The United States has a long history of debate concerning the various methods used to teach reading, including Phonics. In 1999, The National Institute of Child Health and Human Development (U.S.A.) appears to conclude that systematic phonics programs are "significantly more effective" than non-phonics programs. It also concludes that they found no significant difference between the different phonics approaches, while suggesting that more evidence may be required.

The National Institute of Child Health & Human Development (NICHD) has come out in support of phonics instruction. The institute conducts and supports research on all stages of human development. The institute conducted a meta-analysis and, in 2005, it published a report entitled Report of the National Reading Panel: Teaching Children to Read. Some findings and determinations of this report are:

  • Teaching phonemic awareness(PA) to children was "highly effective" with a variety of learners under a variety of conditions. (Note: Phonemic Awareness/PA is the ability to manipulate phonemes in spoken syllables and words. Phonemes are the smallest units composing spoken language. For example, the words "go" and "she" each consist of two sounds or phonemes, /g/-/oe/ and /sh/-/ee/.)

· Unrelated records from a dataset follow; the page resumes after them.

==> src/sv/assert_macros.svh <==
// Assertion macros shared by the average-pool window unit RTL.
// Included by the modules that carry concurrent checks; no other dependencies.
`ifndef ASSERT_MACROS_SVH
`define ASSERT_MACROS_SVH

// Same-cycle implication, disabled during reset
`define APW_ASSERT_IMP(label, clk_sig, rst_sig, ante, cons, msg) \
  label: assert property (@(posedge clk_sig) disable iff (rst_sig) (ante) |-> (cons)) \
    else $error(msg);

// Next-cycle implication, disabled during reset
`define APW_ASSERT_NEXT(label, clk_sig, rst_sig, ante, cons, msg) \
  label: assert property (@(posedge clk_sig) disable iff (rst_sig) (ante) |=> (cons)) \
    else $error(msg);

`endif

==> src/sv/apw_pkg.sv <==
// Shared constants, types and the divisor reciprocal table for the average-pool unit.
// No dependencies; imported by every module of the block.
package apw_pkg;

  localparam int MAX_WIDTH   = 1024;
  localparam int MAX_WINDOW  = 8;
  localparam int PIXEL_BITS  = 16;
  localparam int ROW_LIMIT   = 1024;

  localparam int COL_W       = $clog2(MAX_WIDTH);
  localparam int DIM_W       = COL_W + 1;
  localparam int KCFG_W      = 4;
  localparam int RING_W      = $clog2(MAX_WINDOW);
  localparam int CSUM_W      = PIXEL_BITS + RING_W;
  localparam int WSUM_W      = CSUM_W + RING_W;
  // floor(n/d) == (n * ceil(2^RSHIFT/d)) >> RSHIFT for n < 2^WSUM_W, d <= MAX_WINDOW^2
  localparam int RSHIFT      = WSUM_W + 2 * RING_W;
  localparam int RECIP_W     = RSHIFT + 1;
  localparam int PROD_W      = WSUM_W + RECIP_W;
  localparam int LS_AW       = RING_W + COL_W;

  localparam int CFG_IDX_W   = 2;
  localparam int CFG_DATA_W  = DIM_W;

  localparam int QUEUE_DEPTH = 4;
  localparam int QPTR_W      = $clog2(QUEUE_DEPTH);

  localparam logic [DIM_W-1:0]  WIDTH_RESET  = DIM_W'(1024);
  localparam logic [DIM_W-1:0]  HEIGHT_RESET = DIM_W'(1024);
  localparam logic [KCFG_W-1:0] WINDOW_RESET = KCFG_W'(8);
  localparam logic [KCFG_W-1:0] STRIDE_RESET = KCFG_W'(2);

  typedef enum logic [CFG_IDX_W-1:0] {
    CFG_IMAGE_WIDTH  = 2'd0,
    CFG_IMAGE_HEIGHT = 2'd1,
    CFG_WINDOW_SIZE  = 2'd2,
    CFG_STRIDE       = 2'd3
  } cfg_reg_t;

  // One classified pixel, handed from the front end to the back end
  typedef struct packed {
    logic [PIXEL_BITS-1:0] pix;
    logic [COL_W-1:0]      ci;
    logic [RING_W-1:0]     rslot;
    logic [RING_W-1:0]     ring;
    logic                  row_first;
    logic                  row_fill;
    logic                  col_first;
    logic                  col_fill;
    logic                  emit;
    logic [COL_W-1:0]      orow;
    logic [COL_W-1:0]      ocol;
    logic                  last;
    logic [RING_W-1:0]     kidx;
  } cmd_t;

  typedef enum logic [1:0] {
    BK_IDLE,
    BK_EXEC,
    BK_MUL,
    BK_OUT
  } back_state_t;

  // ceil(2^RSHIFT / k^2), indexed by k-1
  function automatic logic [RECIP_W-1:0] recip(input logic [RING_W-1:0] kidx);
    logic [RECIP_W-1:0] m;
    case (kidx)
      3'd0:    m = RECIP_W'(268435456);
      3'd1:    m = RECIP_W'(67108864);
      3'd2:    m = RECIP_W'(29826162);
      3'd3:    m = RECIP_W'(16777216);
      3'd4:    m = RECIP_W'(10737419);
      3'd5:    m = RECIP_W'(7456541);
      3'd6:    m = RECIP_W'(5478275);
      3'd7:    m = RECIP_W'(4194304);
      default: m = RECIP_W'(4194304);
    endcase
    return m;
  endfunction

endpackage
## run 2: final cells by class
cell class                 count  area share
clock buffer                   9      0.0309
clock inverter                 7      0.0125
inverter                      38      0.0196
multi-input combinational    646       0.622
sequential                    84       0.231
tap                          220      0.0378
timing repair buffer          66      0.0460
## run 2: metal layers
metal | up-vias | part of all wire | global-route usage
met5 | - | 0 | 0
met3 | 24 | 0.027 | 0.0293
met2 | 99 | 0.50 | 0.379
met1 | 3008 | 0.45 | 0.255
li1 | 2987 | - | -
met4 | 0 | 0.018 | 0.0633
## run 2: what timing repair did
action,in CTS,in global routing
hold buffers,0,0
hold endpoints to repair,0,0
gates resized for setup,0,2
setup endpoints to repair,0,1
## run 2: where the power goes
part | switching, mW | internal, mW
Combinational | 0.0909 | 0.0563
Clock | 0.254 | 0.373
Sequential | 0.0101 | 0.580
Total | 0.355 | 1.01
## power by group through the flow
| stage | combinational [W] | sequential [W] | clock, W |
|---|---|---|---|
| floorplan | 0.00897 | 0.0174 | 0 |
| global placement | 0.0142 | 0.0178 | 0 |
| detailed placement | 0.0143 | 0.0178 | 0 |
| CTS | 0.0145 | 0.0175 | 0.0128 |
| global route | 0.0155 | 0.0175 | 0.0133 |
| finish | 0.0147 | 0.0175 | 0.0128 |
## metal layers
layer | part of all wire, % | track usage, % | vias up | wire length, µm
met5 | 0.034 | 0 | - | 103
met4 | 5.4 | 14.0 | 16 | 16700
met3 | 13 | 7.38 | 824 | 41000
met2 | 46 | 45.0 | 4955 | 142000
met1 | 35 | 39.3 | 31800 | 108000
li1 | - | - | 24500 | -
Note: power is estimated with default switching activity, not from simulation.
### src/hw/rtl/cmas_ram.sv
// ----------------------------------------------------------------------------
// Generic single-port-write RAM
// One write port and one read port with registered read data.
// ----------------------------------------------------------------------------
`timescale 1ns / 1ps
`default_nettype none

module cmas_ram #(
  parameter int WIDTH = 48,
  parameter int DEPTH = 64
) (
  input  wire logic                     clk_i,
  input  wire logic                     we_i,
  input  wire logic [$clog2(DEPTH)-1:0] waddr_i,
  input  wire logic [WIDTH-1:0]         wdata_i,
  input  wire logic [$clog2(DEPTH)-1:0] raddr_i,
  output logic      [WIDTH-1:0]         rdata_o
);

  logic [WIDTH-1:0] mem_q [DEPTH];

  always_ff @(posedge clk_i) begin
    if (we_i) begin
      mem_q[waddr_i] <= wdata_i;
    end
    rdata_o <= mem_q[raddr_i];
  end

endmodule

`default_nettype wire

### config.mk
export PLATFORM = sky130hd
export DESIGN_NAME = cmas_ram
export DESIGN_NICKNAME = d
export VERILOG_FILES = /design/src/hw/rtl/cmas_ram.sv
export SDC_FILE = /design/constraint.sdc
export NUM_CORES = 2
export LEC_CHECK = 0
export BUFFER_PORTS_ARGS = -buffer_cell sky130_fd_sc_hd__buf_2
export CELL_PAD_IN_SITES_DETAIL_PLACEMENT = 1
export CELL_PAD_IN_SITES_GLOBAL_PLACEMENT = 1
export CORE_MARGIN = 2
export CORE_UTILIZATION = 57
export CTS_BUF_LIST = sky130_fd_sc_hd__clkbuf_8
export DETAILED_ROUTE_END_ITERATION = 16
export HOLD_SLACK_MARGIN = 0.12
export PLACE_DENSITY = 0.88
export SLEW_MARGIN = 10
export SYNTH_ARGS = -nofsm -noshare
export SYNTH_HDL_FRONTEND = slang
export SYNTH_SLANG_ARGS = --single-unit
### constraint.sdc
create_clock -name clk_i -period 8.9 [get_ports clk_i]
set_clock_uncertainty 0.05 [all_clocks]
set_input_delay 0.445 -clock clk_i [delete_from_list [all_inputs] [get_ports clk_i]]
set_output_delay 0.445 -clock clk_i [all_outputs]
set_load 0.005 [all_outputs]
After elaboration in Yosys (flattened, before gate mapping):

Memory sizes are Yosys's and may differ from the RTL's. A register that Yosys moved wholly into a read port is not among the register bits.
Index checks and enable logic that the tools add are counted.

* multiplexer cells: 2

Operators by type and width (number)
* two-way mux 1 bit: 2

* flip-flop bits (word level): 0
* RAM bits: 3072
* bits of input ports: 62
* word-level logic and storage cells: 3
* memories kept: 1

Memory list
* mem_q: words 64, width 48, read ports 1, clocked after Yosys merged registers in 1, wr ports 1, RTL line 20 `logic [WIDTH-1:0] mem_q [DEPTH];`

Longest topological paths before layout:

* depth after elaboration: 2
* mapped depth: 9
* mapped depth without buffers: 5

Worst setup path after synthesis:

Ideal clock, no wire load.

* kind: input-to-reg
* from: in waddr_i[3]
* to: mem mem_q[48][0] (enable)
* library setup time: 0.513 ns
* arrival: 4.217 ns
* data required time: 8.337 ns
* path slack: 4.120 ns
* stages on the path: 4
* buffers on the path: 1
* cell sequence: clkbuf_1 nor2b_1 nand4b_1 nor3_1

RTL lines
* start: declaration: RTL line 14 `input wire logic [$clog2(DEPTH)-1:0] waddr_i,`
* end: declaration: RTL line 20

No word-level cell before the write port.

==> results by group <==
Power
  – Total chip power: just under 30,000 uW
  – PwrDens: 227.3 mW/mm^2
  – Leakage power: about 0.041 uW
  – VDD IR max: roughly 230 uV

CTS
  – Clk Latency, worst-skew pair: between 1 and 1.5 ns
  – Total CTS buffers: 472
  – Post-CTS Hold Buffers: between 40 and 50
  – Max H-tree Level: 5
  – Clock sinks: between 3,000 and 4,000
  – Root cell of the clock tree: clkbuf_8
  – Post-cts resize count: 0
  – Clk pin slew, worst setup/hold paths: around 0.080 ns
  – Clock Tree Buf Depth: 4
  – Post-CTS Setup Bufs: 0
  – CTS tree: done

Yosys
  – Post-synthesis net count: just over 5,000
  – Syn avg cell area: between 20 and 25 sq um
  – Complex-gate fraction of the synthesized area: 0.03024
  – Mapped Area: approximately 0.12 sq mm
  – Number of synthesized flops with an enable pin: about 3,100
  – Yosys reg bits: 3,120
  – Netlist cell types: 36
  – Synth Area in Adders: 0
  – Area leader, netlist: edfxtp_1
  – Mux share of post-synthesis cell area: 0.1515
  – Synth Area in Simple Gates: 0.009572
  – Async S/R FF share, synth: 0
  – Warnings, synthesis: 0
  – List of most frequent post-synthesis cells: edfxtp_1, mux4_2, nor2_1
  – Dominant synthesized flop cell: edfxtp_1
  – Count leader, synth: edfxtp_1
  – Top-area cell type share of the netlist area: 0.7877
  – Synth area leaders: edfxtp_1, mux4_2, dfxtp_1
  – XOR/XNOR share of the synthesized area: 0
  – Sequential area share after synthesis: 0.7959
  – Largest family of logic cells by synthesized area: multiplexers
  – Synthesized instance count: roughly 5,000

Floorplanning
  – Top-level port count: 110
  – Die Area: 0.2091 sq mm
  – Die Y: approximately 460 um
  – Starting density of the core: 0.5730
  – Die extent in x: between 400 and 500 um
  – Rows: 166
  – Core Box Area: around 0.20 sq mm

Placement
  – DP Cell Count: roughly 7,600
  – I/O Buffers: around 110
  – Half-perimeter wire length after placement: around 190 mm
  – Gpl congestion: just over 0.8

Global route
  – Met2 GRT Util: 0.6028
  – Total grt overflow: 0
  – Met3 Usage GRT: 0.1077
  – Vias in the first global route: 67,938
  – M1 GR Usage: 0.4689
  – Pin count of the biggest net entering global routing: between 100 and 150
  – GR peak layer: met2
  – GRT Util Overall: 0.3869
  – First-pass GRT wire length: roughly 550 mm
  – Initial antenna violation count: 21

Detailed routing
  – Pre-antenna DRT Iters: 6
  – Via density: between 7 and 8
  – DR vias: 64,633
  – Routed wire length: 401.5 mm
  – Post-route ant nets: 0
  – Post-DR wirelength/cell: between 40 and 50 um
  – DRC viols: 0
  – DRT iter0 DRCs: between 10,000 and 15,000

Timing
  – Final setup vio count: 0
  – Fin crit period: ~3.8 ns
  – Achievable Freq: 266.1 MHz
  – Least-Margin Pin Slew: 1.409 ns
  – Final period util: 0.4223
  – Final TNS setup: 0 ns
  – RSZ-0062 raised after global routing: false
  – Max transition margin: 0.05853
  – Fin. max-slew vios: 0
  – Final Hold Vio Count: 0

Setup path
  – Crit path kind: primary input to flop
  – Worst path buffer plus inverter count: 3
  – Crit path launch type: primary input
  – Worst Reg-to-Reg Cells: 5
  – Worst-path maximum fanout: just under 70
  – Top Family by Delay on Critical Path: buffers and inverters
  – Worst reg2reg setup slack: 6.15 ns
  – Sequence of cells on the critical path: buf_8 -> buf_4 -> buf_4 -> mux4_2 -> o221ai_1 -> a21oi_1 -> a21oi_1 -> a221oi_1
  – CP required: just under 10 ns
  – Worst R2R Start: mem_q[38][43]
  – CP peak stage delay: 0.98 ns
  – Reg2reg end: rdata_o[43]
  – CP max-delay cell: buf_4
  – CP Capture Type: flop
  – WP data arrival: between 4 and 5 ns

Final layout
  – Fin cells: about 8,600
  – Area Overhead vs Synth: 11.56%
  – Nets@finish: roughly 5,500
  – Proportion of layout cells with a drive suffix above 1: 0.2913

Outcome
  – Outcome: complete, no violations

Min path
  – Hold Startpoint: waddr_i[1]
  – Hold Crit Depth: 4
  – Worst Hold Endpoint: mem_q[51][9]
  – Worst Hold Class: primary input to flop

Flow run
  – Max-Cap Viols: 0
==> worst reg2reg max path, cell delays in order, from the launching register on <==
cell and delay (ns):
edfxtp_1 0.41, mux4_2 0.48, mux2i_1 0.33, a21oi_1 0.23, a21oi_1 0.85, a221oi_1 0.23
==> cell families (layout without fill, tap and decap cells) <==
family,count (synthesis),in the layout
compound gates,486,486
mux,829,829
other cells,0,17
simple gates,253,253
flops,3120,3120
buf+inv,282,1161
==> registers in the layout, indices dropped and copies added, names as in the netlist <==
name and count:
rdata_o 48, mem_q 3072
==> metal layers <==
layer	share of wire	wire (um)
met1	0.30	119100
met2	0.47	190400
met3	0.14	57930
met4	0.085	34040
met5	0.00021	84
==> how the worst max path moves through the flow <==
stage / startpoint / endpoint / depth (start not counted)
global route: raddr_i[2] / rdata_o[38] / 8
global placement: raddr_i[1] / rdata_o[27] / 7
finish: raddr_i[2] / rdata_o[38] / 8
CTS: raddr_i[2] / rdata_o[35] / 8
floorplan: waddr_i[3] / mem_q[48][0] / 4
detailed placement: raddr_i[2] / rdata_o[40] / 8
==> cells in the final DEF (no fill, tap or decap), drive strengths merged, types with 48 or more instances in the layout <==
cell type,n
a21oi,74
a221oi,83
a22o,57
a22oi,72
buf,259
clkbuf,508
clkinv,165
dfxtp,48
dlygate4sd3,49
edfxtp,3072
inv,164
mux2i,63
mux4,754
nand2,55
nor2,132
o22ai,122
==> through the flow <==
stage	instance area, sq um	util	setup slack [ns]	hold slack [ns]
floorplan	117100	-	4.120	0.4939
global placement	121300	0.5933	4.670	0.6871
detailed placement	121300	0.5933	4.535	0.7744
CTS	130500	0.6385	5.484	0.1488
global route	130600	0.6392	5.247	0.2656
finish	130700	0.6393	5.142	0.3224
==> cell type report <==
cell class,count,area (sq um)
flip-flops and latches,3120,93210
fillers,16197,73720
multi-input cells,1568,22950
clock buffers,508,6992
well taps,2688,3363
repair buffers,308,2332
clock inverters,345,1772
diodes,17,42.54
==> where the power goes <==
group | internal (uW) | switching (uW)
Sequential | 16300 | 86.2
Clock | 5650 | 6160
Combinational | 512 | 1020
No activity file was read; power rests on OpenSTA's default activity.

  • Reading instruction that taught PA improved the children's reading ability significantly more than those that lacked this instruction.
  • PA helped normally achieving children to spell, but was not effective in helping disabled readers to spell better.
  • "Systematic synthetic phonics" instruction had a positive and significant effect on helping disabled readers, low achieving students, and students with low socioeconomic status to read words more effectively than instruction methods that lacked this approach.
  • Systematic Phonics instruction improved the ability of good readers to spell. Poor readers experienced a small improvement.